We tested our first hypothesis with two measures of perceived deliberative quality: the extent to which participants agreed or disagreed that (1) they could express their opinions, and (2) deliberation was respectful. Figures 1 and 2 present the distribution of participants’ responses in each mini-public. In both cases, we observed a similar pattern. First, the majority of participants in each mini-public agreed that they could freely express their opinions (between 93% and 98%) and that discussions were respectful (between 91% and 94%). Second, for both measures, the intensity of agreement was stronger in the constitutional-status mini-public than in the social-policy mini-public. This is contrary to Hypothesis 1: the perceived quality of deliberation was actually higher in the mini-public that addressed an ethnically contentious issue. These differences are statistically significant, as determined by Mann-Witney U tests for a perceived ability to express opinionsFootnote 5 and a perceived sense of respect.Footnote 6

Figure 1 Extent to Which Participants Agreed or Disagreed That They Could Express Their Opinions (%)

Figure 2 Extent to Which Participants Agreed or Disagreed That Deliberation Was Respectful (%)

Concerning Hypothesis 3a, we considered variation in perceived deliberative quality between the two mini-publics according to ethno-national ideology. Here, our findings also were unexpected. Among both nationalist and unionist participants, there were no significant differences in how they evaluated how free they were able to express their opinionsFootnote 7 or in the perceived level of respectFootnote 8 between each type of mini-public. However, for each of these two indicators, perceived deliberative quality was significantly higher in the mini-public on the constitutional issue (compared to the mini-public on social policy) among participants identifying as neither nationalist nor unionist (i.e., those for whom the ethno-national issue lacks the salience to define their identity).Footnote 9

OPINION CHANGE

To test our remaining Hypotheses 2 and 3b, we considered whether participants reported any change in their views as a result of their discussions with other mini-public members. Aligned with our expectations, figure 3 shows that a majority of participants (63%) in the social-policy mini-public agreed that their views had changed as a result of the deliberative process. In the mini-public on constitutional status, a majority (55%) disagreed—with an even split between those tending to disagree and those completely disagreeing that they had changed their mind as a result of deliberation. A Mann-Witney U test shows that the differences between the two mini-publics in self-reported opinion change are statistically significant, providing evidence in line with Hypothesis 2.Footnote 10

Figure 3 Extent to Which Participants Agreed or Disagreed That They Changed Their Views as a Result of Deliberation (%)

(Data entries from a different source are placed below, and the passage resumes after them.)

==> config.mk <==
export PLATFORM = sky130hd
export DESIGN_NAME = gpio_scan_deserializer
export DESIGN_NICKNAME = d
export VERILOG_FILES = /design/src/rtl/gpio_scan_deserializer.sv
export SDC_FILE = /design/constraint.sdc
export NUM_CORES = 1
export LEC_CHECK = 0
export CAP_MARGIN = 5
export CORE_MARGIN = 1.5
export CORE_UTILIZATION = 45
export CTS_BUF_LIST = sky130_fd_sc_hd__clkbuf_4 sky130_fd_sc_hd__clkbuf_8
export CTS_CLUSTER_SIZE = 25
export DETAILED_ROUTE_END_ITERATION = 10
export PLACE_DENSITY = 0.69
export SYNTH_ARGS = -nofsm -noshare
export SYNTH_HDL_FRONTEND = slang
export SYNTH_SLANG_ARGS = --single-unit
==> constraint.sdc <==
create_clock -name gpio_clock -period 1.97 [get_ports gpio_clock]
set_input_delay 0.197 -clock gpio_clock [delete_from_list [all_inputs] [get_ports gpio_clock]]
set_output_delay 0.197 -clock gpio_clock [all_outputs]
set_load 0.1 [all_outputs]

There also are notable differences at the individual level. Nationalist participants and those identifying as neither nationalist nor unionist reported high levels of opinion change in the mini-public dealing with an ethnically contentious issue: 70% and 67%, respectively, agreed that they had changed their mind as a result of deliberation. In the mini-public dealing with an ethnically noncontentious issue, none of the nationalist participants agreed with the statement, along with 25% of those who identified as neither. These differences in perceived deliberative quality between the two mini-publics are statistically significant, providing only partial support for Hypothesis 3b (i.e., among nationalist participants).Footnote 11 Among unionist participants, there were no significant differences in the levels of self-reported opinion change between the two types of mini-public.Footnote 12 For context, a relatively small percentage of unionist participants in each mini-public agreed that they had changed their mind: 25% in the ethnically contentious mini-public and 40% in the ethnically noncontentious mini-public. In other words, among nationalists, unionists, and those identifying as neither, only a minority of participants in each group reported changing their mind in the ethnically contentious mini-public. However, in the ethnically noncontentious mini-public, majorities of nationalists and those who identified as neither reported changing their mind (and only a minority of unionists did so).Footnote 13

CONCLUSION

Our quasi-experimental study leverages the occurrence of two real-world mini-publics (mostly similar except for the topic covered) to provide evidence that mini-publics can function well from a deliberative perspective in deeply divided settings—even on issues that are ethnically contentious. Echoing Caluwaerts and Reuchamps (Reference Caluwaerts and Reuchamps2014), our findings suggest that neither deeply divided contexts nor polarizing issues present inherent obstacles to the successful operation of mini-publics, as indicated by participants’ evaluations of deliberative quality. Indeed, these evaluations were broadly positive in both mini-publics studied—and especially positive in the mini-public that considered an ethnically contentious issue. Of course, this finding is based on the participants’ subjective responses; it is possible that the objective quality of deliberation was broadly similar across the two mini-publics. However, perhaps participants in the mini-public discussing Northern Ireland’s future constitutional status generally were more surprised by the extent to which they felt comfortable expressing their opinions and by the level of respect shown during the discussions. This experience may have contrasted with participants’ experience of constitutional debates portrayed in the media involving either politicians or studio audiences. Therefore, even if the prospects for opinion change appear limited—which does not pose a problem from a deliberative perspective (Niemeyer and Dryzek Reference Niemeyer and Dryzek2007)—mini-publics nevertheless may provide a constructive space for confronting ethnically contentious issues that otherwise would be lacking.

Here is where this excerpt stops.